Data items:
>>

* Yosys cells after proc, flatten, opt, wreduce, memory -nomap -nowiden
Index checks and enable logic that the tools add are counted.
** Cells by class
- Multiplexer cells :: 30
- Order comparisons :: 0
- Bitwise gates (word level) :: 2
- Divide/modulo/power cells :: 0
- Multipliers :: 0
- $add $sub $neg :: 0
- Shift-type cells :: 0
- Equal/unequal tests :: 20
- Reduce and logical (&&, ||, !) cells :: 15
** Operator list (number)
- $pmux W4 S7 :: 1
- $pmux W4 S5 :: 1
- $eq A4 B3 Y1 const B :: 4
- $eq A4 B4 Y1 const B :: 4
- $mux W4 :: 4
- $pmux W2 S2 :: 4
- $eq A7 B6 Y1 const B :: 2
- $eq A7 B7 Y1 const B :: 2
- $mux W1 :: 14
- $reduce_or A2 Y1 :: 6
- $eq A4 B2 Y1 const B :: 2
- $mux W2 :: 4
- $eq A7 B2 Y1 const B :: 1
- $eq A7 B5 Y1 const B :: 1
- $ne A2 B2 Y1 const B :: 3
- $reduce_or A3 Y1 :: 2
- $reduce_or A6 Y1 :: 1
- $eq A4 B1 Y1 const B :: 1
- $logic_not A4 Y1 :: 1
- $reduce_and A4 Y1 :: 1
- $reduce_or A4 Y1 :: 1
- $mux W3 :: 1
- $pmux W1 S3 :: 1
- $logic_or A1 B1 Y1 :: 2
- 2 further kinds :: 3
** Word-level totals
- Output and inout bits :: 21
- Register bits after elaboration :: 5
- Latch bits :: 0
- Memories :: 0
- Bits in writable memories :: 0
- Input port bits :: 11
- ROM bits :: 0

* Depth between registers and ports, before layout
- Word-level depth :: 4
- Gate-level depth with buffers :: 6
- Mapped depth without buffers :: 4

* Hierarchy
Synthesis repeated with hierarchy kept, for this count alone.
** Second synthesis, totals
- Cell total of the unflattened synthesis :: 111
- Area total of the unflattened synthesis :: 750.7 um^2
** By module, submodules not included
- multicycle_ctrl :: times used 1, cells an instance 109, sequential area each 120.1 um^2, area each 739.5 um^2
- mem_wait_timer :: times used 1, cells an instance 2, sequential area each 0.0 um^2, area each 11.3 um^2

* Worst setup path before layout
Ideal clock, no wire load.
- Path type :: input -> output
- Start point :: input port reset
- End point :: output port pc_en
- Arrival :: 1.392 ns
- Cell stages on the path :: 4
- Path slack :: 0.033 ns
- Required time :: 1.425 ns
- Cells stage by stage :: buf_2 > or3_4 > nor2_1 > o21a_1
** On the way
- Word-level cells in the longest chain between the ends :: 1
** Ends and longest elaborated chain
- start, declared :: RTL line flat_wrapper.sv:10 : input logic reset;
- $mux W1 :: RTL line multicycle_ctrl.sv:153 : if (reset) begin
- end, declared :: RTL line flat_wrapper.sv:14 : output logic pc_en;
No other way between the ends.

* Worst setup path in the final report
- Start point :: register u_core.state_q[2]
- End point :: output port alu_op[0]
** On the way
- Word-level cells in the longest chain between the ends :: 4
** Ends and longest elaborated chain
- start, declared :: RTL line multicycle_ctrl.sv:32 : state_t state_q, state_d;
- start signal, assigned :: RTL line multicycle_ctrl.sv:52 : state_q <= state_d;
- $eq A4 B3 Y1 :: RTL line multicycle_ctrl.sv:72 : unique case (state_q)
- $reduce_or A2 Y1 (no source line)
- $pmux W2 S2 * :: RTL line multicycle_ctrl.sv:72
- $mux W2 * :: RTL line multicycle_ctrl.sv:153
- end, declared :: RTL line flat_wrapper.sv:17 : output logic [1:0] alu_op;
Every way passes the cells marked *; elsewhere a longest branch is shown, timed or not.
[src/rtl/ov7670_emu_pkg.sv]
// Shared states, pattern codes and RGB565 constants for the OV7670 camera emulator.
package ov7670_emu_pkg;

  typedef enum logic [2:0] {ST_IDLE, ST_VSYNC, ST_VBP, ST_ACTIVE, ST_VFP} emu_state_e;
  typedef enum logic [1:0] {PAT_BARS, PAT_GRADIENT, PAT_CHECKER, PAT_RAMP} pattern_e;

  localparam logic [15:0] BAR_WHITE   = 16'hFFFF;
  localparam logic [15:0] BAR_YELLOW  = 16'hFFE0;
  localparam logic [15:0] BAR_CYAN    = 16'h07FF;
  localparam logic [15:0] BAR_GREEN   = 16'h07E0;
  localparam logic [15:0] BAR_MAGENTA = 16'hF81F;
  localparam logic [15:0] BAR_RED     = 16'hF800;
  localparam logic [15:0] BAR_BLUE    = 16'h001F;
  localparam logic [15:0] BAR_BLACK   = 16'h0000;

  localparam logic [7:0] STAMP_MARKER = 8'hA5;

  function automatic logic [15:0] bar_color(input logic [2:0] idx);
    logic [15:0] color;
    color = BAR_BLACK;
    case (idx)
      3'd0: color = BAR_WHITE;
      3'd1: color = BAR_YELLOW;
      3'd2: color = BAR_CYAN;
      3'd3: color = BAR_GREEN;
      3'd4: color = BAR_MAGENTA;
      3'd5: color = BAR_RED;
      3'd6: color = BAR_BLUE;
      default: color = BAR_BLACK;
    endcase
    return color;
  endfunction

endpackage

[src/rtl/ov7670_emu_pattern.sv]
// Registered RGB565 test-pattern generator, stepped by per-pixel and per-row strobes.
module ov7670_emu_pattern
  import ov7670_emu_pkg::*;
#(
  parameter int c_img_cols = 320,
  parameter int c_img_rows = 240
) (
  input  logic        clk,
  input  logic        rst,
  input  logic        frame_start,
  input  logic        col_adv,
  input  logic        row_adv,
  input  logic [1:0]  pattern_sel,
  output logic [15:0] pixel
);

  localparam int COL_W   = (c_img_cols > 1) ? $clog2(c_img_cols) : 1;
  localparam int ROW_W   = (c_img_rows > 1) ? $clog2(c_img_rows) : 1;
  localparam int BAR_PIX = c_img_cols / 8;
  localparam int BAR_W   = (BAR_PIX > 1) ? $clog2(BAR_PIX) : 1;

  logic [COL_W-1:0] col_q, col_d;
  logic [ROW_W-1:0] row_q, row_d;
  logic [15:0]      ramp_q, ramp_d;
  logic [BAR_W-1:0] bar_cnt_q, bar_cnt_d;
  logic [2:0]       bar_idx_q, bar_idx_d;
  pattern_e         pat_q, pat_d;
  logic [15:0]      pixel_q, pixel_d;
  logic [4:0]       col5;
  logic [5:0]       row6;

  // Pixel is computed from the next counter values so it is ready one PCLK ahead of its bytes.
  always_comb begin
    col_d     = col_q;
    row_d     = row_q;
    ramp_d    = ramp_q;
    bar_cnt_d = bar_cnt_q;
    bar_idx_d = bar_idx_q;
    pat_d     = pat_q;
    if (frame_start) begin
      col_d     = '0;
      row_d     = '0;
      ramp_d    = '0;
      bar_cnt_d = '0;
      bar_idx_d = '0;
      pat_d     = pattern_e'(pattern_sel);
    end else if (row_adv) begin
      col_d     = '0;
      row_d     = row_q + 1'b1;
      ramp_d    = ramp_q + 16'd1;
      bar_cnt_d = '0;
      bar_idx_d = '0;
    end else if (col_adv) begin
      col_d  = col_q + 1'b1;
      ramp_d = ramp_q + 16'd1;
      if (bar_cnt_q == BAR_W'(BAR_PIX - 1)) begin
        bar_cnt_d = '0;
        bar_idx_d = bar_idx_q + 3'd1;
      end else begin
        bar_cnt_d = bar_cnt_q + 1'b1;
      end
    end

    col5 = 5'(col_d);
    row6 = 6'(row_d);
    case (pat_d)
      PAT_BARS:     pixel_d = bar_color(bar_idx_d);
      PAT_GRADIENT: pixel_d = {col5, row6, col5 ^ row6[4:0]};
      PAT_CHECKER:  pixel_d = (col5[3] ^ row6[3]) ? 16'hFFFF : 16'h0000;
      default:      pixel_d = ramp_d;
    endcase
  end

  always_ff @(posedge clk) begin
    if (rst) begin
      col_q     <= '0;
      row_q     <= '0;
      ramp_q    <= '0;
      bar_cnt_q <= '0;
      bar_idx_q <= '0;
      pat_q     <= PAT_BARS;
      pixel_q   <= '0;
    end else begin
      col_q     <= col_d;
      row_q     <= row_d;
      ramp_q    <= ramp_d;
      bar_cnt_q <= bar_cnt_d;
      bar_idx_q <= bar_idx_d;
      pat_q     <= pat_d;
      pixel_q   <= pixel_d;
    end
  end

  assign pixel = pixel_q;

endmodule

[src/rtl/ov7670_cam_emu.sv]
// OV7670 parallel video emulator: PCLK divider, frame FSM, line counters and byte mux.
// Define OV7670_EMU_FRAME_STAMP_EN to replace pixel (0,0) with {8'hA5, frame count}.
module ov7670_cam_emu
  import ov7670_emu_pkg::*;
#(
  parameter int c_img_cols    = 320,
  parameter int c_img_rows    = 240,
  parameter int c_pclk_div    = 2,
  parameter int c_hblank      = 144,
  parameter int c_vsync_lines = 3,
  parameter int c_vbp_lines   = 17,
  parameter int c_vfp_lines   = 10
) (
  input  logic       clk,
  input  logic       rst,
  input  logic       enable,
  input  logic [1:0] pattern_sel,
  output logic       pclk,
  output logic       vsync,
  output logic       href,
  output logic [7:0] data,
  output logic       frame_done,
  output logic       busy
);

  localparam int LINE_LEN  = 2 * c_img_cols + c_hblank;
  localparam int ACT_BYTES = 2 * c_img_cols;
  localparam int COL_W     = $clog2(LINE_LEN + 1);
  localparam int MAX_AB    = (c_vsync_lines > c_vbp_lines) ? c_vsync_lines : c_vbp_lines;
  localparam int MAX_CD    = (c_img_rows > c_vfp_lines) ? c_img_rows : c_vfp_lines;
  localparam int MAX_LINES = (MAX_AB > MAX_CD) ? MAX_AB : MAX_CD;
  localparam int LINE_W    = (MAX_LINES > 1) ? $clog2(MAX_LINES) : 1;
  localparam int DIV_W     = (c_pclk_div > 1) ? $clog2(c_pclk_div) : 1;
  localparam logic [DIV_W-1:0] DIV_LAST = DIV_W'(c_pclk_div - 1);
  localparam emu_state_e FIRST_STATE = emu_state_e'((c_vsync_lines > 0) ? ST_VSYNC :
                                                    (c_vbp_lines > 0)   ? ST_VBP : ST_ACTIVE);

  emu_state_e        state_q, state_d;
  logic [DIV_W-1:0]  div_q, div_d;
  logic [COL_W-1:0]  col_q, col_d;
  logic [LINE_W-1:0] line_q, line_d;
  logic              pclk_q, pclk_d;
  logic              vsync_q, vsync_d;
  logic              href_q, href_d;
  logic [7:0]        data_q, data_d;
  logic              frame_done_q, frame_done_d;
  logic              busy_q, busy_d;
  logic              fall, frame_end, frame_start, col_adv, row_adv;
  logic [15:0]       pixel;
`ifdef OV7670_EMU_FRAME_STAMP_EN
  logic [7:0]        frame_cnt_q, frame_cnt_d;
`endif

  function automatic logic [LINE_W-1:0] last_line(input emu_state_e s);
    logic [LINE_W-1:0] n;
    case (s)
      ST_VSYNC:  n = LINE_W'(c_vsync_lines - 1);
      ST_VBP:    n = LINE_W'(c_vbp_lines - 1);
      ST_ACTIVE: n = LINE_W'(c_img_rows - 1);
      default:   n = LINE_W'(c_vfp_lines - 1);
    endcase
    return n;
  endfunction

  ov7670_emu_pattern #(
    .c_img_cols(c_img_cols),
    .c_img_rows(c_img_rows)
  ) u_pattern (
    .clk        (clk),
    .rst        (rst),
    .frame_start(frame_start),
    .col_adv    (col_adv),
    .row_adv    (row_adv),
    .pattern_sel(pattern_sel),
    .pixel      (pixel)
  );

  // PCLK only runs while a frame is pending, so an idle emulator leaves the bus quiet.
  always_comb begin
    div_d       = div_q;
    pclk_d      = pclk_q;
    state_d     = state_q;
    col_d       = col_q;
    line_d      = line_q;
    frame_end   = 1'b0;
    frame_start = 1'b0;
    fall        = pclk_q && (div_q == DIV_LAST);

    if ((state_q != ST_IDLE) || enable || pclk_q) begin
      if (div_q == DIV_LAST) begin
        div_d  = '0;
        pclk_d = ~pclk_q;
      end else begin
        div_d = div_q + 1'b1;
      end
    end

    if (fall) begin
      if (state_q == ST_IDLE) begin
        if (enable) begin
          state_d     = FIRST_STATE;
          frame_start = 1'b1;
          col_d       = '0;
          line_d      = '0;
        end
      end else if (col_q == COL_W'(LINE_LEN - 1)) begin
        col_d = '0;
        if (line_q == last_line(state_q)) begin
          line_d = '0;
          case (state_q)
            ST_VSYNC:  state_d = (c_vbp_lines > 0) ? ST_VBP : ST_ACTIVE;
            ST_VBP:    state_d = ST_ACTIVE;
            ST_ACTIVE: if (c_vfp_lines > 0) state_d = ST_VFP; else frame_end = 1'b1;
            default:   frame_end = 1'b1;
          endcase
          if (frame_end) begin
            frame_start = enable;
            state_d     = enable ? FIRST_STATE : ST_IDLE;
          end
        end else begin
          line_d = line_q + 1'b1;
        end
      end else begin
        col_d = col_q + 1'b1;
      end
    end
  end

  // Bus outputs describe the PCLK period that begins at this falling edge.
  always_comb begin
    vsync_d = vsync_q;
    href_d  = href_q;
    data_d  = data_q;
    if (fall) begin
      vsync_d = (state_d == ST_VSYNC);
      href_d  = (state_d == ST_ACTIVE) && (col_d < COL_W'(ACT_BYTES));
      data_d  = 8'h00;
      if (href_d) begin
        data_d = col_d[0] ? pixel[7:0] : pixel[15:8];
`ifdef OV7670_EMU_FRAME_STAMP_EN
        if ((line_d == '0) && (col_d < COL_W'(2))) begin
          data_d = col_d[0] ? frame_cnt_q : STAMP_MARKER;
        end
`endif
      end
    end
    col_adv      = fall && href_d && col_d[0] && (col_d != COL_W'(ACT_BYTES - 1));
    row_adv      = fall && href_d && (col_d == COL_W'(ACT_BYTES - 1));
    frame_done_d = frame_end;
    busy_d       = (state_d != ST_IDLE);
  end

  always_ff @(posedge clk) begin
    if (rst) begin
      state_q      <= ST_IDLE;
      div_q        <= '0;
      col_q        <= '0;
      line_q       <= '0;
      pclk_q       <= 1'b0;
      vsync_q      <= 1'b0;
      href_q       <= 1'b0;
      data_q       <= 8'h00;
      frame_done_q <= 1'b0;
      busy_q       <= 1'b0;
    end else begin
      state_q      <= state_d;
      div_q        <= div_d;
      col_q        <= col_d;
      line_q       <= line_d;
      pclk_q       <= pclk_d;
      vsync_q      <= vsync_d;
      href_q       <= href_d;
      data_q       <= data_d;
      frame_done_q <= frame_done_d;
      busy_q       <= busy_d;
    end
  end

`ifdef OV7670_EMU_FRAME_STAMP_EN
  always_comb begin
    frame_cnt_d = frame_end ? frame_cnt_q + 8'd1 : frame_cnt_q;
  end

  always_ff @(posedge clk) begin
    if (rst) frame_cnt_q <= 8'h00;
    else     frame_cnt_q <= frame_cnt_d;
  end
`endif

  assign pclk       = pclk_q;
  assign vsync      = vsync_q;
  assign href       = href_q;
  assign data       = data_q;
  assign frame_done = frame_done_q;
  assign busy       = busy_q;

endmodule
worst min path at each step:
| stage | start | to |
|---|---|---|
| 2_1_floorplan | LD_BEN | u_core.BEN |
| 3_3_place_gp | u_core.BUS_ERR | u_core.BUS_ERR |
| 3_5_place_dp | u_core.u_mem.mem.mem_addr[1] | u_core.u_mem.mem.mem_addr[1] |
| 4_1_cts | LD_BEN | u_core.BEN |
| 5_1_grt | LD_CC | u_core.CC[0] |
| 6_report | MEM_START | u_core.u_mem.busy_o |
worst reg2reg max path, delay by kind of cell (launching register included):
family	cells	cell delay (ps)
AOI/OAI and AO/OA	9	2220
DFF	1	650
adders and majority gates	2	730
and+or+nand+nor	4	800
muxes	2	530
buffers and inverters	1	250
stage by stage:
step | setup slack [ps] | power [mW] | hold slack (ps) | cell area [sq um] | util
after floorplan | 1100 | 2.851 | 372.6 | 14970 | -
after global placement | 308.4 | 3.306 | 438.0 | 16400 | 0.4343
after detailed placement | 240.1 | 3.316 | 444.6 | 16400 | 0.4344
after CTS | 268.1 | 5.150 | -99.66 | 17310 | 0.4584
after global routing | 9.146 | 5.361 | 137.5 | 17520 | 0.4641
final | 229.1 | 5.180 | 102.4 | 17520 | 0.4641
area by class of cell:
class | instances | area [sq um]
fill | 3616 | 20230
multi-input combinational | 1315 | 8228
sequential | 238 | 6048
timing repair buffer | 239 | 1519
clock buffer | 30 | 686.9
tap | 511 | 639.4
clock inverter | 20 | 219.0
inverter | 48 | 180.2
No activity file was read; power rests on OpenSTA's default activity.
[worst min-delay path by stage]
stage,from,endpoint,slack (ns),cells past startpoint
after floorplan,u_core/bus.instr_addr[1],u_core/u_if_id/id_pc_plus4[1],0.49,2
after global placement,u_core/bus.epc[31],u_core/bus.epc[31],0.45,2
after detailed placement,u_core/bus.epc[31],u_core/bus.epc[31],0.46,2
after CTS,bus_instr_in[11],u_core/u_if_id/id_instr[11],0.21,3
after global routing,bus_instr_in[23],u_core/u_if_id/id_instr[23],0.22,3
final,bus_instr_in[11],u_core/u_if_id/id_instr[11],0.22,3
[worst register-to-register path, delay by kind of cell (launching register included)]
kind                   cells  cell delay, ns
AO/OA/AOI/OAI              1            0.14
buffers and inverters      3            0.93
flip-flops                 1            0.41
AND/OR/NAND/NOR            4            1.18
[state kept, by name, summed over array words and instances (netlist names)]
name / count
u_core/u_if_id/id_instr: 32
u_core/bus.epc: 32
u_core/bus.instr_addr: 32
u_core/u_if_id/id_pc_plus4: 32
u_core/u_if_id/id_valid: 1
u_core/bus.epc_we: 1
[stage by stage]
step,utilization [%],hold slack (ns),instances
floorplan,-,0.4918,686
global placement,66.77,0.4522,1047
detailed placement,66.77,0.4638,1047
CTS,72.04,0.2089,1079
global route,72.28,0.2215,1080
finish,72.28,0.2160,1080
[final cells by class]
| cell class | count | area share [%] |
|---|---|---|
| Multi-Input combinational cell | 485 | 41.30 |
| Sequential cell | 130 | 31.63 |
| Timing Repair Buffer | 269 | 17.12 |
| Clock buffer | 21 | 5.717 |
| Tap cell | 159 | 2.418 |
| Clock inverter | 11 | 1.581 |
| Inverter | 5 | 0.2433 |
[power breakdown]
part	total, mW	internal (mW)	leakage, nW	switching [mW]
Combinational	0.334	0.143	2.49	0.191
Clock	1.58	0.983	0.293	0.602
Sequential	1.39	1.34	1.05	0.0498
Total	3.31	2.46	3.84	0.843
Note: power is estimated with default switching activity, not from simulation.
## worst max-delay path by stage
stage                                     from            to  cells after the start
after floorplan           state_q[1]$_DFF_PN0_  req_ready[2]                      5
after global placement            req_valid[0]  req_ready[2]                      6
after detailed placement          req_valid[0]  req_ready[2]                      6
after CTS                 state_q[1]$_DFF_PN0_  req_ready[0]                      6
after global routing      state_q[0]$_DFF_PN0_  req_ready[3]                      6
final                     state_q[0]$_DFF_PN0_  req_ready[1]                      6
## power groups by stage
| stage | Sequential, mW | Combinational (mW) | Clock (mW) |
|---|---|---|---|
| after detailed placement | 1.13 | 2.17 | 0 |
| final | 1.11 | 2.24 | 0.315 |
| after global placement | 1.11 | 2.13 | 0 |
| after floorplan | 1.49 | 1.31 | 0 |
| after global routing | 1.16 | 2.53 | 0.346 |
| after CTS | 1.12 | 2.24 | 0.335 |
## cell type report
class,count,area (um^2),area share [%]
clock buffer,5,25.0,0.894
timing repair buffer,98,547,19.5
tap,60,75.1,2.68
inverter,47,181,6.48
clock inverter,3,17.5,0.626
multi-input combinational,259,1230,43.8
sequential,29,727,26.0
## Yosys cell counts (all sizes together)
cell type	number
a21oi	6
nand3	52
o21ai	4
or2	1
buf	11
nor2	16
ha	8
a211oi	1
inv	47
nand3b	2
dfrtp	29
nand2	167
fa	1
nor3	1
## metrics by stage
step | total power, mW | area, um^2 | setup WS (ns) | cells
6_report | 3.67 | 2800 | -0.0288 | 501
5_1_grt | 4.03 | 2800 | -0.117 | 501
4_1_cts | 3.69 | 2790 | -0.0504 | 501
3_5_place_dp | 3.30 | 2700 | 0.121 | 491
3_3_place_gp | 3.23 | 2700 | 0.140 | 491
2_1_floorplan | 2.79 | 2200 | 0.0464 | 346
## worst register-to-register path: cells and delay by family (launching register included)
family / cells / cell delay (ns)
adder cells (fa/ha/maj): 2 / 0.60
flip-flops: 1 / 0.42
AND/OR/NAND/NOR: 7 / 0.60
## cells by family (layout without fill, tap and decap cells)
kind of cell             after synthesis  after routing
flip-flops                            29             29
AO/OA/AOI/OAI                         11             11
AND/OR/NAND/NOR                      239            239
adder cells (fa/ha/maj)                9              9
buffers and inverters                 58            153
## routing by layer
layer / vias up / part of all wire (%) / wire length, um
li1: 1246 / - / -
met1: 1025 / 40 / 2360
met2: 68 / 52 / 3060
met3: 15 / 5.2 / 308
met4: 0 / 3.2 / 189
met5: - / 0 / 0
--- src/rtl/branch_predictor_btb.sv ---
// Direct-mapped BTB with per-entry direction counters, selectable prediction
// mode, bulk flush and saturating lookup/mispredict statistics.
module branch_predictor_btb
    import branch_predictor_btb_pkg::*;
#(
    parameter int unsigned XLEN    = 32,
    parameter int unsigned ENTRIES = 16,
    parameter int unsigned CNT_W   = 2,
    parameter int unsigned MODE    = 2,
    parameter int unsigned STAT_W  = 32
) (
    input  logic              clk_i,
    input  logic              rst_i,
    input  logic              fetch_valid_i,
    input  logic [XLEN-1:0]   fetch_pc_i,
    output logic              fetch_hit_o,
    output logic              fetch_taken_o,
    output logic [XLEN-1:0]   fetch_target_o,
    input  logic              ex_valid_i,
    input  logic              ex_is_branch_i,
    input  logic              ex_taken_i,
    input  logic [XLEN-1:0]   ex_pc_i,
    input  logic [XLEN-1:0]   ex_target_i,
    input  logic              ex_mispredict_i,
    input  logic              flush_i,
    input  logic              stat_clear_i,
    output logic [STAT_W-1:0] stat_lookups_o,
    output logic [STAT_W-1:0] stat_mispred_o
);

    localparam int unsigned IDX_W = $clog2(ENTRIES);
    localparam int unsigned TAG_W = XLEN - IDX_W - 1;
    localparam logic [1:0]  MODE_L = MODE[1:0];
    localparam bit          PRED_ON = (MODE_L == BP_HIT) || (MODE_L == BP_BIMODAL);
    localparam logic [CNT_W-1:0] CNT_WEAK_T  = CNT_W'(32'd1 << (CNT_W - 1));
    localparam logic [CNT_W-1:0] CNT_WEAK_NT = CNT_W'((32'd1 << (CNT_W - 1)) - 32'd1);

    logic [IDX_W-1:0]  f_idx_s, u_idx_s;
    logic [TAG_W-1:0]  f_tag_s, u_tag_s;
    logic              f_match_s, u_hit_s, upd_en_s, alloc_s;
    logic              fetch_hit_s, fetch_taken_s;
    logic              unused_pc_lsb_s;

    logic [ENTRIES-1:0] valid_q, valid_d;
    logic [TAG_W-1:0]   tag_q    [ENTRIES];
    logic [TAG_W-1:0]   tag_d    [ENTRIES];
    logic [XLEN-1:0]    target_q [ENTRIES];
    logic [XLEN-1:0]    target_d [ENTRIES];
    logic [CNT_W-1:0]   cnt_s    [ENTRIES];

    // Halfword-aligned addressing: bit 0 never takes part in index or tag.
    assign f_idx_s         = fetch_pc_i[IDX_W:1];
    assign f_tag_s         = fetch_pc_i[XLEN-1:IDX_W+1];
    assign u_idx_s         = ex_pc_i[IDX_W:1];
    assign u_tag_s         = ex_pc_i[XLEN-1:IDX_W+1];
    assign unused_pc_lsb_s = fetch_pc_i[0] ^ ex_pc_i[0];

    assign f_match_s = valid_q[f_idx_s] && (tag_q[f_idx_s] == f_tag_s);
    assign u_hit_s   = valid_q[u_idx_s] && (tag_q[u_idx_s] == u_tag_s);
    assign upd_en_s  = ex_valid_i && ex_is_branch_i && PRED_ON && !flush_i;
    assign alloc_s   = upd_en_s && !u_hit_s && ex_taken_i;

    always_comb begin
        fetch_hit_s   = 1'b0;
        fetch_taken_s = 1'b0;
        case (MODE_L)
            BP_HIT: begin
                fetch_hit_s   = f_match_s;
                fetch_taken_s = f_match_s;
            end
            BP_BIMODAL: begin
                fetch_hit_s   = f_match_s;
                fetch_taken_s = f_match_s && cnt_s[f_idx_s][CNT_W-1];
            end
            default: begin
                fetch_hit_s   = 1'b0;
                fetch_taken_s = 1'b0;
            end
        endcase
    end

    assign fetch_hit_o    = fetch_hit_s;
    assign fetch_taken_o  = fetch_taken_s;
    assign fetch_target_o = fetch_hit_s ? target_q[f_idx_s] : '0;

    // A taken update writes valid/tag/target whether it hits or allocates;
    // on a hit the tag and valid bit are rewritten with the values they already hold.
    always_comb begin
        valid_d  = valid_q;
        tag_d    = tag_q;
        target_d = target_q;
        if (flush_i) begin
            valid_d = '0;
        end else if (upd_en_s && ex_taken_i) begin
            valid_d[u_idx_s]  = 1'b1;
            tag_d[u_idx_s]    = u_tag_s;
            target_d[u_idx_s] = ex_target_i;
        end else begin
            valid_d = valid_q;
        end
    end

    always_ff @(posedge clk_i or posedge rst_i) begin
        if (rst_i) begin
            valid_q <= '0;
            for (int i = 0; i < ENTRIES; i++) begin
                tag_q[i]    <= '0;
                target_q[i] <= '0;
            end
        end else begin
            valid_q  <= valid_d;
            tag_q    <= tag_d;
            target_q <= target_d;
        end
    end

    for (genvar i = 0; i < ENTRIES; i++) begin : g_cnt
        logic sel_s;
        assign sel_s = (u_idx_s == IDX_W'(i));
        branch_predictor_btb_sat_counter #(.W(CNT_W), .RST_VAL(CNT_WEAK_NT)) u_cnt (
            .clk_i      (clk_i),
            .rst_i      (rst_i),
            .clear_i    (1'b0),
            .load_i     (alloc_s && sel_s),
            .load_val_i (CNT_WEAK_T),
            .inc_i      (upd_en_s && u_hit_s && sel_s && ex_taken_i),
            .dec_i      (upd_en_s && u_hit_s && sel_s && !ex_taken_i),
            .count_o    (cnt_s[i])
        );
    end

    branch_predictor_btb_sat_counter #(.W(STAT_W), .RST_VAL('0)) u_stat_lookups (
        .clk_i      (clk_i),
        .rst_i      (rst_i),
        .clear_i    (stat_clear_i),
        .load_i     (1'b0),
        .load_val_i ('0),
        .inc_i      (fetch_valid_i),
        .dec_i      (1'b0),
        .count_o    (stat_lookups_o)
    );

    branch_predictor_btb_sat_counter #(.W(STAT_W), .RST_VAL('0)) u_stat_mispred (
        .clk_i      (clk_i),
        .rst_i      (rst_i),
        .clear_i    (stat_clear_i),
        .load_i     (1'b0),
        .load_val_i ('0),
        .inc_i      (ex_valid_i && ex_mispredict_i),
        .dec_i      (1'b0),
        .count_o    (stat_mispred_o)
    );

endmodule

<<

What you should do: Of the entries above, repeat exactly the lines from the line with "3_3_place_gp | 3.23 | 2700 | 0.140 | 491" through the line with "met4: 0 / 3.2 / 189", both of them included.

Output for this task:
3_3_place_gp | 3.23 | 2700 | 0.140 | 491
2_1_floorplan | 2.79 | 2200 | 0.0464 | 346
## worst register-to-register path: cells and delay by family (launching register included)
family / cells / cell delay (ns)
adder cells (fa/ha/maj): 2 / 0.60
flip-flops: 1 / 0.42
AND/OR/NAND/NOR: 7 / 0.60
## cells by family (layout without fill, tap and decap cells)
kind of cell             after synthesis  after routing
flip-flops                            29             29
AO/OA/AOI/OAI                         11             11
AND/OR/NAND/NOR                      239            239
adder cells (fa/ha/maj)                9              9
buffers and inverters                 58            153
## routing by layer
layer / vias up / part of all wire (%) / wire length, um
li1: 1246 / - / -
met1: 1025 / 40 / 2360
met2: 68 / 52 / 3060
met3: 15 / 5.2 / 308
met4: 0 / 3.2 / 189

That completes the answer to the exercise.